Problem requirements: Please take the records that follow and repeat exactly the lines starting with the line with "buf+inv | 112 |" and going on through the line with "sequential: 257 / 7709 / 0.3413".

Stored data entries
<<<<

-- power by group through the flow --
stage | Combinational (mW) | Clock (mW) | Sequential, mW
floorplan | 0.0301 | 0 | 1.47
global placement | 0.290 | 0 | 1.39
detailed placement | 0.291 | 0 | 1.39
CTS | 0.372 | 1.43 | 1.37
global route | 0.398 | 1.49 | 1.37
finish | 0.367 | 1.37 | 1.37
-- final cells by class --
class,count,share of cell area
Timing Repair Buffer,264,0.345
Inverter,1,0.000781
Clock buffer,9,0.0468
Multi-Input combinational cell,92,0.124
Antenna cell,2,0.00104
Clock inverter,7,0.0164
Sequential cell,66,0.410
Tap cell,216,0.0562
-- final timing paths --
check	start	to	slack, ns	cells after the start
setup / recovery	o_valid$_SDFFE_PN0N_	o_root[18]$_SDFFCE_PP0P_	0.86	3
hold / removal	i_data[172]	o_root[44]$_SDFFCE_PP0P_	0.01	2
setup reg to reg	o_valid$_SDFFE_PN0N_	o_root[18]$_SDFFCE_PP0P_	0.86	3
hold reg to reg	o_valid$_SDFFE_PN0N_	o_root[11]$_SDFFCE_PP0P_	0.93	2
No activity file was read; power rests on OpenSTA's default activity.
## src/rtl/core/psq_pkg.sv

```systemverilog
`default_nettype none

package psq_pkg;

    localparam int VAL_W  = 128;
    localparam int ROOT_W = 64;
    localparam int REM_W  = ROOT_W + 2;
    localparam int SUB_W  = REM_W + 2;

    typedef struct packed {
        logic [REM_W-1:0]  rem;
        logic [ROOT_W-1:0] root;
        logic [VAL_W-1:0]  val;
    } t_cell_data;

endpackage

`default_nettype wire

```

## src/rtl/core/psq_cell.sv

```systemverilog
`default_nettype none

module psq_cell
    import psq_pkg::*;
(
    input  wire logic       i_clk,
    input  wire logic       i_rst_n,
    input  wire logic       i_valid,
    output logic            o_ready,
    input  wire t_cell_data i_data,
    output logic            o_valid,
    input  wire logic       i_ready,
    output t_cell_data      o_data
);

    logic             r_valid;
    t_cell_data       r_data;
    t_cell_data       n_data;
    logic [SUB_W-1:0] rem_sh;
    logic [SUB_W-1:0] trial;
    logic [SUB_W-1:0] diff;
    logic             take;

    always_comb begin
        rem_sh = {i_data.rem, i_data.val[VAL_W-1 -: 2]};
        trial  = {2'b00, i_data.root, 2'b01};
        take   = (rem_sh >= trial);
        diff   = rem_sh - trial;
        n_data.rem  = take ? diff[REM_W-1:0] : rem_sh[REM_W-1:0];
        n_data.root = {i_data.root[ROOT_W-2:0], take};
        n_data.val  = {i_data.val[VAL_W-3:0], 2'b00};
    end

    assign o_ready = !r_valid || i_ready;
    assign o_valid = r_valid;
    assign o_data  = r_data;

    always_ff @(posedge i_clk) begin
        if (!i_rst_n) begin
            r_valid <= 1'b0;
        end else if (o_ready) begin
            r_valid <= i_valid;
        end
    end

    always_ff @(posedge i_clk) begin
        if (o_ready && i_valid) begin
            r_data <= n_data;
        end
    end

    a_rem_bound: assert property (@(posedge i_clk) disable iff (!i_rst_n)
        r_valid |-> ({1'b0, r_data.rem} <= {1'b0, r_data.root, 1'b0}))
        else $error("Partial remainder exceeds twice the partial root.");

    a_hold_stalled: assert property (@(posedge i_clk) disable iff (!i_rst_n)
        (r_valid && !i_ready) |=> (r_valid && $stable(r_data)))
        else $error("A stalled request changed inside the cell.");

    a_low_bits_clear: assert property (@(posedge i_clk) disable iff (!i_rst_n)
        r_valid |-> (r_data.val[1:0] == 2'b00))
        else $error("Shifted value lost its zero fill.");

endmodule

`default_nettype wire

```

## config.mk

```make
export PLATFORM = sky130hd
export DESIGN_NAME = psq_cell
export DESIGN_NICKNAME = d
export VERILOG_FILES = /design/src/rtl/core/psq_pkg.sv /design/src/rtl/core/psq_cell.sv
export SDC_FILE = /design/constraint.sdc
export NUM_CORES = 1
export LEC_CHECK = 0
export ABC_AREA = 1
export BUFFER_PORTS_ARGS = -buffer_cell sky130_fd_sc_hd__buf_2
export CAP_MARGIN = 10
export CORE_AREA = 2 2 201 203
export CTS_CLUSTER_DIAMETER = 50
export DETAILED_ROUTE_END_ITERATION = 6
export DIE_AREA = 0 0 203 205
export MAX_ROUTING_LAYER = met4
export SLEW_MARGIN = 40
export SYNTH_ARGS = -nofsm -noshare
export SYNTH_HDL_FRONTEND = slang
export SYNTH_SLANG_ARGS = --single-unit
```

## constraint.sdc

```tcl
create_clock -name i_clk -period 25.2 [get_ports i_clk]
set_input_delay 0 -clock i_clk [delete_from_list [all_inputs] [get_ports i_clk]]
set_output_delay 0 -clock i_clk [all_outputs]
set_load 0.01 [all_outputs]
```

==> impl_metrics.py, run 1 <==
metrics = {
    "floorplanning": {
        "design.die.area_um2": 41620,
        "io_pins": 522,
        "fp-row-count": 73,
        "die_h_um": 205,
        "initial_core_util": 0.3718,
        "core-area_um2": 39370,
        "die_w_um": 203,
    },
    "sta": {
        "worst_pin_slew_ps": 800.9,
        "clock_skew_ps": 13.87,
        "maxSlewHeadroom": 0.4620,
        "setup_tns_ps": 0,
        "fin_crit_sh": 0.1357,
        "finalMaxSlewViolations": 0,
        "rsz0062_at_grt": "no",
        "fin_crit_ps": 3420,
        "fmax_mhz": 292.4,
        "finalHoldViolations": 0,
        "setup_viol": 0,
    },
    "pwr": {
        "clockPowerShare": 0.367,
        "p_leak_nw": 10.85,
        "p_comb_frac": 0.231,
        "switchingPower_w": 0.0003879,
        "ir_drop_mv": 0.04277,
        "intPower_w": 0.0009124,
        "seqPwrFrac": 0.402,
        "total_power_w": 0.001300,
        "swShare": 0.2983,
        "power_density_nw_per_um2": 60.34,
    },
    "synth": {
        "yosys_warnings": 0,
        "synth_compound_area_frac": 0.04711,
        "yosys.area.top_type_share": 0.5253,
        "synth_top_family_by_area": "simple AND/OR/NAND/NOR gates",
        "yosysUniqueCellTypes": 34,
        "synth.cell_area_um2": 14640,
        "syn-mean-instance-area_um2": 8.349,
        "synthAdderAreaFrac": 0.05642,
        "synth-seq-cells": 257,
        "yosys-top-cells-area": "edfxtp_1 (53%), nand2_1 (17%), inv_1 (8.3%)",
        "synth-edff-count": 256,
        "synthCells": 1753,
        "synth-async-reset-ratio": 0,
        "synthMuxAreaShare": 0,
        "synth-simple-area-share": 0.2562,
        "yosysTopAreaCell": "edfxtp_1",
        "synth_ff_type": "edfxtp_1",
        "ys_seq_area_frac": 0.5266,
        "synthXorXnorAreaFrac": 0.01975,
    },
    "cells_and_area": {
        "layout_commonest_cell": "nand2_1",
        "area_growth_pct": 47.24,
        "fin_area_um2": 21550,
        "final_layout_size_suffix_gt1_frac": 0.2301,
        "layout_common_cells": "nand2_1 (666), buf_2 (519), inv_1 (325), dlygate4sd3_1 (259), edfxtp_1 (256)",
        "final_nets": 2886,
    },
    "global_routing": {
        "antenna_found_initial": 3,
        "grt.total_usage": 0.3099,
        "grt_first_pass_wirelength_mm": 92.74,
        "overflow": 0,
        "grt_max_degree": 72,
        "grt_pass1_vias": 14970,
    },
    "critical_path": {
        "worstSetupStartpointType": "input port",
        "worst_r2r_endpoint": "o_data[165]",
        "end_kind": "flop",
        "crit_required_ps": 25610,
        "regToRegStartpoint": "o_valid",
        "arrival_ps": 3830,
        "critical_path.max_fanout": 69,
        "r2r_slack_ps": 22760,
        "crit_type": "input port to flop",
        "r2r_cells": 4,
    },
    "clock_network": {
        "cts_tree": "yes",
        "clkSinkCount": 257,
        "htree_levels": 2,
        "cts_setup_buffers": 0,
        "cts.clk_slew.worst_paths_ps": 60,
        "cts_buffers": 34,
        "root_buffer": "clkbuf_16",
        "clockBufferDepth": 3,
        "clock_latency_ps": 540,
    },
    "worst_hold_path": {
        "hp-start": "i_ready",
        "min_delay_path_depth": 4,
        "min-delay-path-class": "input port to flop",
        "hold-path-endpoint": "o_data[66]",
    },
    "drt": {
        "routed_wl_mm": 63.55,
        "drc": 0,
        "drt_pre_antenna_iters": 7,
        "wire_per_inst_um": 20.44,
        "route.vias.total": 14820,
        "drtAntennaViolNets": 0,
        "routed_via_density": 4.767,
        "dr.first_iter.drc_count": 966,
    },
    "placement": {
        "port_buffers": 519,
        "dpl.hpwl_mm": 49.70,
        "place_area_um2": 17840,
        "gp_congestion": 0.9189,
    },
    "outcome": {
        "status": "complete, no violations",
    },
    "job": {
        "drv_cap": 0,
    },
}
==> sequential cells by signal, summed over array words and instances (netlist names) <==
| register | flops |
|---|---|
| o_valid | 1 |
| o_data | 256 |
==> how the worst max path moves through the flow <==
stage | start | cells after the start | slack [ps] | end
2_1_floorplan | o_valid | 1 | 11590 | o_data[100]
3_3_place_gp | i_data[146] | 15 | 21710 | o_data[244]
3_5_place_dp | i_data[153] | 15 | 21850 | o_data[256]
4_1_cts | i_data[152] | 16 | 21830 | o_data[256]
5_1_grt | i_data[152] | 16 | 21600 | o_data[238]
6_report | i_data[153] | 16 | 21780 | o_data[256]
==> critical path, cell delays in order <==
cell and delay (ps):
dlygate4sd3_1 570, buf_2 140, inv_1 50, ha_1 340
nand2_1 150, nor2_1 110, nand2_1 260, inv_1 150
nand3_1 200, o21bai_1 90, a21oi_1 350, nand2_8 390
inv_2 120, buf_4 600, nand2_1 140, nand2_1 110
==> through the flow <==
step | std cells | util | setup WS [ps] | hold slack [ps]
2_1_floorplan | 1754 | - | 11590 | 98.87
3_3_place_gp | 2787 | 0.4526 | 21710 | 176.5
3_5_place_dp | 2788 | 0.4532 | 21850 | 178.1
4_1_cts | 3106 | 0.5470 | 21830 | 51.93
5_1_grt | 3109 | 0.5474 | 21600 | 79.89
6_report | 3109 | 0.5474 | 21780 | 73.01
==> cells by family after synthesis <==
| kind of cell | count (synthesis) |
|---|---|
| buf+inv | 345 |
| simple gates | 923 |
| compound gates | 128 |
| xor+xnor | 33 |
| other cells | 1 |
| flops | 257 |
| fa+ha+maj | 66 |
==> layout make-up <==
type	count	area [µm²]
clock buffer	43	925.9
clock inverter	16	176.4
antenna	3	7.507
tap	525	656.9
fill	3653	17820
inverter	328	1231
timing repair buffer	785	5258
multi-input combinational	1152	5587
sequential	257	7707
==> power by group through the flow <==
stage | sequential, W | combinational, W | clock [W]
global placement | 0.000531 | 0.000264 | 0
floorplan | 0.000559 | 0.000130 | 0
CTS | 0.000522 | 0.000300 | 0.000484
detailed placement | 0.000530 | 0.000266 | 0
global route | 0.000525 | 0.000330 | 0.000500
finish | 0.000523 | 0.000301 | 0.000477
==> synthesized netlist by cell type (4+ instances only) <==
master,instances
nand2_1,666
inv_1,325
edfxtp_1,256
nor2_1,109
nand3_1,85
a21oi_1,79
ha_1,66
xor2_1,30
o21ai_0,28
nand4_1,17
nor3_1,15
nand3b_1,13
o21bai_1,11
buf_6,7
buf_2,6
a21boi_0,4
buf_4,4
nor2_2,4
nor4_1,4
==> routing by layer <==
metal | GRT usage | share of wire | vias up | wire, µm
met5 | - | 0 | - | 0
met3 | 0.03786 | 0.051 | 100 | 3268
li1 | - | - | 7202 | -
met1 | 0.3821 | 0.43 | 6982 | 27070
met2 | 0.5275 | 0.49 | 537 | 31110
met4 | 0.1069 | 0.033 | 0 | 2101
==> repair_timing <==
action / CTS / global route
hold endpoints to repair: 267 / 0
hold buffers: 259 / 0
resized for setup: 0 / 0
Note: power is estimated with default switching activity, not from simulation.
==> run 2: changes to the inputs <==
clock period = 3.4 ns   (was 25.2 ns; I/O delays follow)
==> impl_metrics.py, run 2 (synthesis gave the netlist of run 1 again) <==
metrics = {
    "outcome": {
        "status": "complete, no violations",
    },
    "cells_and_area": {
        "largest_reg_flops": 256,
        "fill_cells": 3618,
        "layout_common_cells": "nand2_1 (666), buf_2 (519), inv_1 (325), dlygate4sd3_1 (258), edfxtp_1 (256)",
        "final_layout_size_suffix_gt1_frac": 0.2316,
        "final_nets": 2891,
        "final_core_util": 0.5497,
        "stdcell_count": 3113,
        "area_growth_pct": 47.86,
        "layout_commonest_cell": "nand2_1",
    },
    "sta": {
        "rsz0062_at_grt": "no",
        "finalMaxSlewViolations": 0,
        "maxSlewHeadroom": 0.5046,
        "fin_crit_ps": 3041,
        "fmax_mhz": 328.8,
        "clock_skew_ps": 7.773,
        "finalHoldViolations": 0,
        "worst_pin_slew_ps": 741.4,
        "holdWs_ps": 52.57,
        "setup_viol": 0,
        "fin_crit_sh": 0.8945,
    },
    "floorplanning": {
        "design.die.area_um2": 41620,
        "core-area_um2": 39370,
        "die_w_um": 203,
        "die_h_um": 205,
        "fp-row-count": 73,
        "initial_core_util": 0.3718,
        "io_pins": 522,
    },
    "placement": {
        "place_inst": 2794,
        "gp_congestion": 0.9704,
        "dpl.hpwl_mm": 48.88,
        "port_buffers": 519,
    },
    "worst_hold_path": {
        "hp-start": "i_ready",
        "hold-path-endpoint": "o_data[162]",
        "min-delay-path-class": "input port to flop",
        "min_delay_path_depth": 3,
    },
    "global_routing": {
        "grt_first_pass_wirelength_mm": 92.06,
        "grt_pass1_vias": 15220,
        "overflow": 0,
        "antenna_found_initial": 2,
        "grt_max_degree": 89,
        "grt.total_usage": 0.3059,
    },
    "critical_path": {
        "end_kind": "flop",
        "r2r_slack_ps": 1540,
        "worst_r2r_endpoint": "o_data[198]",
        "crit_type": "input port to flop",
        "arrival_ps": 3450,
        "r2r_cells": 2,
        "crit_required_ps": 3810,
        "critical_path.max_fanout": 39,
        "crit_start": "i_data[149]",
        "regToRegStartpoint": "o_valid",
        "worstSetupStartpointType": "input port",
    },
    "drt": {
        "drt_pre_antenna_iters": 5,
        "dr_wl_met3_mm": 3.003,
        "routed_wl_mm": 62.73,
        "wire_per_inst_um": 20.15,
        "drtAntennaViolNets": 0,
        "dr.first_iter.drc_count": 796,
        "routed-wl-met2_mm": 30.92,
        "dr.max_layer_used": "met4",
        "routed_via_density": 4.733,
        "drt-met1-wl_mm": 27.09,
        "route.vias.total": 14740,
        "drc": 0,
    },
    "clock_network": {
        "htree_levels": 2,
        "cts.clk_slew.worst_paths_ps": 60,
        "root_buffer": "clkbuf_16",
        "cts_buffers": 34,
        "clock_latency_ps": 540,
        "clkSinkCount": 257,
        "ctsResizeCount": 0,
        "clockBufferDepth": 3,
        "cts_tree": "yes",
    },
    "pwr": {
        "power_density_nw_per_um2": 451.0,
        "seqPwrFrac": 0.397,
        "switchingPower_w": 0.002888,
        "p_comb_frac": 0.227,
        "clockPowerShare": 0.376,
        "p_leak_nw": 10.89,
        "swShare": 0.2959,
        "intPower_w": 0.006872,
        "ir_drop_mv": 0.3578,
    },
    "job": {
        "drv_cap": 0,
    },
}
run 2: area by class of cell:
cell class / instances / area (µm²) / share of cell area
clock buffer: 39 / 890.9 / 0.04117
inverter: 328 / 1231 / 0.05690
tap: 525 / 656.9 / 0.03036
clock inverter: 20 / 246.5 / 0.01139
sequential: 257 / 7709 / 0.3562
antenna: 2 / 5.005 / 0.0002313
timing repair buffer: 790 / 5328 / 0.2462
multi-input combinational: 1152 / 5573 / 0.2575
run 2: worst max-delay path: stages:
cell	delay (ps)
dlygate4sd3_1	560
buf_2	140
inv_1	40
ha_1	330
nand2_1	110
nor2_1	200
nand2_1	130
nor2_1	320
nand3_1	220
o21bai_1	180
a21oi_1	100
nand2_2	310
buf_4	490
nand3_1	150
nand2_1	90
run 2: worst max-delay path by stage:
stage | end | cells after the start
final | o_data[237] | 15
after detailed placement | o_data[226] | 14
after CTS | o_data[237] | 15
after global placement | o_data[257] | 14
after global routing | o_data[255] | 15
after floorplan | o_data[100] | 1
run 2: power by group through the flow:
stage          Combinational (W)  Clock (W)  Sequential [W]
6_report                 0.00222    0.00367         0.00387
4_1_cts                  0.00221    0.00374         0.00387
5_1_grt                  0.00243    0.00386         0.00389
3_3_place_gp             0.00194          0         0.00393
3_5_place_dp             0.00195          0         0.00393
2_1_floorplan           0.000963          0         0.00408
run 2: layer usage:
metal  up-vias  GRT usage
met2       512     0.5258
met5         -          -
met3        84    0.04263
met1      6925     0.3759
li1       7214          -
met4         0    0.08916
run 2: timing repair:
action | CTS | global route
endpoints found under the hold margin | 268 | 0
setup buffers | 0 | 0
hold buffers | 258 | 0
run 2: per-stage QoR:
stage                     setup slack [ps]  TNS [ps]  instance area [µm²]  total power (W)
after floorplan                      -1582   -405050                14650         0.005048
after global placement               438.0         0                17910         0.005874
after detailed placement             387.4         0                17910         0.005882
after CTS                            389.4         0                21630         0.009816
after global routing                 46.29         0                21640          0.01018
final                                358.9         0                21640         0.009760
==> run 3: changes to the inputs <==
ABC_AREA = default   (was 1)
CORE_AREA = 2 2 206 208   (was 2 2 201 203)
DIE_AREA = 0 0 208 210   (was 0 0 203 205)
clock period = 2.7 ns   (was 3.4 ns; I/O delays follow)
==> impl_metrics.py, run 3 <==
metrics = {
    "floorplanning": {
        "initial_core_util": 0.3117,
        "die_w_um": 208,
        "fp-row-count": 75,
        "io_pins": 522,
        "design.die.area_um2": 43680,
        "core-area_um2": 41480,
        "die_h_um": 210,
    },
    "synth": {
        "synth-edff-count": 256,
        "ys_top_cells_by_count": "edfxtp_1 (256), a21oi_1 (82), inv_1 (79)",
        "synth.most_common_cell": "edfxtp_1",
        "ys_seq_area_frac": 0.5962,
        "synthAdderAreaFrac": 0.06388,
        "syn-mean-instance-area_um2": 12.65,
        "synth-seq-cells": 257,
        "yosys_warnings": 0,
        "synth-simple-area-share": 0.08169,
        "yosysUniqueCellTypes": 69,
        "synth.cell_area_um2": 12930,
        "yosysTopAreaCell": "edfxtp_1",
        "synthCells": 1022,
        "synth-async-reset-ratio": 0,
        "synth_ff_type": "edfxtp_1",
        "synth_compound_area_frac": 0.1228,
        "yosys-top-cells-area": "edfxtp_1 (59%), ha_1 (6.4%), mux2_2 (3.2%)",
        "synth_top_family_by_area": "compound AO/OA/AOI/OAI gates",
        "synthMuxAreaShare": 0.05798,
        "yosys.area.top_type_share": 0.5947,
        "synthXorXnorAreaFrac": 0.03930,
    },
    "clock_network": {
        "cts_tree": "yes",
        "htree_levels": 2,
        "clock_latency_ps": 570,
        "clockBufferDepth": 3,
        "clkSinkCount": 257,
        "cts.clk_slew.worst_paths_ps": 50,
        "root_buffer": "clkbuf_16",
        "cts_buffers": 42,
    },
    "sta": {
        "rsz0062_at_grt": "yes",
        "fmax_mhz": 374.2,
        "fin_crit_sh": 0.9898,
        "worst_pin_slew_ps": 676.4,
        "fin_crit_ps": 2673,
        "clock_skew_ps": 21.37,
        "finalMaxSlewViolations": 0,
        "finalHoldViolations": 0,
        "maxSlewHeadroom": 0.5491,
        "setup_tns_ps": 0,
        "holdWs_ps": 43.37,
        "setup_viol": 0,
    },
    "cells_and_area": {
        "stdcell_count": 2648,
        "largest_reg_flops": 256,
        "fill_cells": 3571,
        "layout_commonest_cell": "buf_2",
        "fin_area_um2": 22590,
        "layout_common_cells": "buf_2 (510), dlygate4sd3_1 (259), edfxtp_1 (256), buf_4 (247), a21oi_1 (81)",
        "final_layout_size_suffix_gt1_frac": 0.4526,
        "area_growth_pct": 74.71,
        "final_nets": 2397,
    },
    "critical_path": {
        "arrival_ps": 2970,
        "worst_path_most_repeated_cell": "or4_4",
        "crit_type": "input port to flop",
        "end_kind": "flop",
        "cp.buffers_inverters": 3,
        "max_stage_delay_ps": 570,
        "worstSetupStartpointType": "input port",
        "critical_path.max_fanout": 11,
        "path_cells": "buf_4 -> inv_8 -> ha_4 -> nand4_1 -> or4_4 -> or4_4 -> o211a_4 -> a31oi_4 -> a2bb2oi_4 -> bufbuf_16 -> mux2_2",
        "crit_family": "simple AND/OR/NAND/NOR gates",
        "cpMaxStageDelayCell": "or4_4",
        "crit_required_ps": 3000,
    },
    "pwr": {
        "power_density_nw_per_um2": 603.5,
        "p_comb_frac": 0.243,
        "p_leak_nw": 10.14,
        "intPower_w": 0.009841,
        "ir_drop_mv": 0.4826,
        "swShare": 0.2779,
        "switchingPower_w": 0.003788,
        "clockPowerShare": 0.397,
        "seqPwrFrac": 0.360,
    },
    "placement": {
        "place_inst": 2293,
        "gp_congestion": 0.9166,
        "dpl.hpwl_mm": 39.29,
        "port_buffers": 519,
        "place_area_um2": 18100,
    },
    "global_routing": {
        "grt_first_pass_wirelength_mm": 78.11,
        "grt_pass1_vias": 13180,
        "grt.total_usage": 0.2405,
        "antenna_found_initial": 8,
        "grt_max_degree": 108,
        "overflow": 0,
    },
    "drt": {
        "wire_per_inst_um": 20.19,
        "drtAntennaViolNets": 0,
        "drt_pre_antenna_iters": 7,
        "dr.first_iter.drc_count": 888,
        "routed_wl_mm": 53.47,
        "route.vias.total": 12720,
        "drc": 2,
        "routed_via_density": 4.803,
    },
    "outcome": {
        "violations": "design-rule violations",
        "status": "finished with violations",
    },
    "job": {
        "drv_cap": 0,
    },
    "worst_hold_path": {
        "min-delay-path-class": "input port to flop",
    },
}
## run 3: cell types whose count changed in the layout (fill, tap and decap cells not counted), moves of 13 or more
cell | previous run | this run
a21o_1 | 1 | 30
buf_4 | 9 | 247
ha_1 | 66 | 50
ha_4 | 0 | 14
inv_1 | 325 | 71
mux2_2 | 0 | 20
mux2_4 | 0 | 31
nand2_1 | 666 | 61
nand3_1 | 85 | 14
nor2_1 | 109 | 45
o21ai_0 | 28 | 41
xnor2_1 | 3 | 36
## run 3: worst paths after layout
check / from / end / slack [ps] / cells after the start
setup / recovery: i_data[166] / o_data[221] / 30 / 11
hold / removal: i_ready / o_data[199] / 40 / 3
setup reg to reg: o_valid / o_data[95] / 1090 / 3
hold reg to reg: o_valid / o_data[199] / 780 / 2
## run 3: layer usage
metal,routed length (µm),track usage
met3,3494,0.05423
met1,21840,0.2864
met2,26440,0.4052
met5,0,-
met4,1687,0.07777
## run 3: logic make-up after synthesis
| logic type | count (synthesis) |
|---|---|
| flops | 257 |
| compound gates | 246 |
| simple gates | 215 |
| buf+inv | 112 |
| mux | 67 |
| fa+ha+maj | 66 |
| xor+xnor | 58 |
| other cells | 1 |
## run 3: timing repair
item	4_1_cts	5_1_grt
hold buffers	259	0
cloned	1	4
hold endpoints to repair	262	0
setup buffers	4	3
setup endpoints to repair	51	65
pin swaps	4	5
gates resized for setup	2	66
## run 3: power groups by stage
stage | Clock, W | Sequential (W) | Combinational, W
after floorplan | 0 | 0.00516 | 0.00123
after detailed placement | 0 | 0.00498 | 0.00280
after CTS | 0.00553 | 0.00491 | 0.00315
final | 0.00541 | 0.00491 | 0.00331
after global routing | 0.00570 | 0.00493 | 0.00356
after global placement | 0 | 0.00498 | 0.00277
## run 3: layout make-up
cell class / count / area (µm²) / share of cell area
tap: 539 / 674.4 / 0.02986
inverter: 79 / 304.0 / 0.01346
multi-input combinational: 654 / 5129 / 0.2271
timing repair buffer: 1035 / 7345 / 0.3252
clock inverter: 30 / 339.1 / 0.01501
antenna: 8 / 20.02 / 0.0008864
clock buffer: 46 / 1066 / 0.04720
sequential: 257 / 7709 / 0.3413
## run 3: worst reg2reg max path: stages, from the launching register on
cell and delay (ps):
dfxtp_2 330, nand2b_4 60, and2_4 250, buf_12 420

>>>>

Written solution:
| buf+inv | 112 |
| mux | 67 |
| fa+ha+maj | 66 |
| xor+xnor | 58 |
| other cells | 1 |
## run 3: timing repair
item	4_1_cts	5_1_grt
hold buffers	259	0
cloned	1	4
hold endpoints to repair	262	0
setup buffers	4	3
setup endpoints to repair	51	65
pin swaps	4	5
gates resized for setup	2	66
## run 3: power groups by stage
stage | Clock, W | Sequential (W) | Combinational, W
after floorplan | 0 | 0.00516 | 0.00123
after detailed placement | 0 | 0.00498 | 0.00280
after CTS | 0.00553 | 0.00491 | 0.00315
final | 0.00541 | 0.00491 | 0.00331
after global routing | 0.00570 | 0.00493 | 0.00356
after global placement | 0 | 0.00498 | 0.00277
## run 3: layout make-up
cell class / count / area (µm²) / share of cell area
tap: 539 / 674.4 / 0.02986
inverter: 79 / 304.0 / 0.01346
multi-input combinational: 654 / 5129 / 0.2271
timing repair buffer: 1035 / 7345 / 0.3252
clock inverter: 30 / 339.1 / 0.01501
antenna: 8 / 20.02 / 0.0008864
clock buffer: 46 / 1066 / 0.04720
sequential: 257 / 7709 / 0.3413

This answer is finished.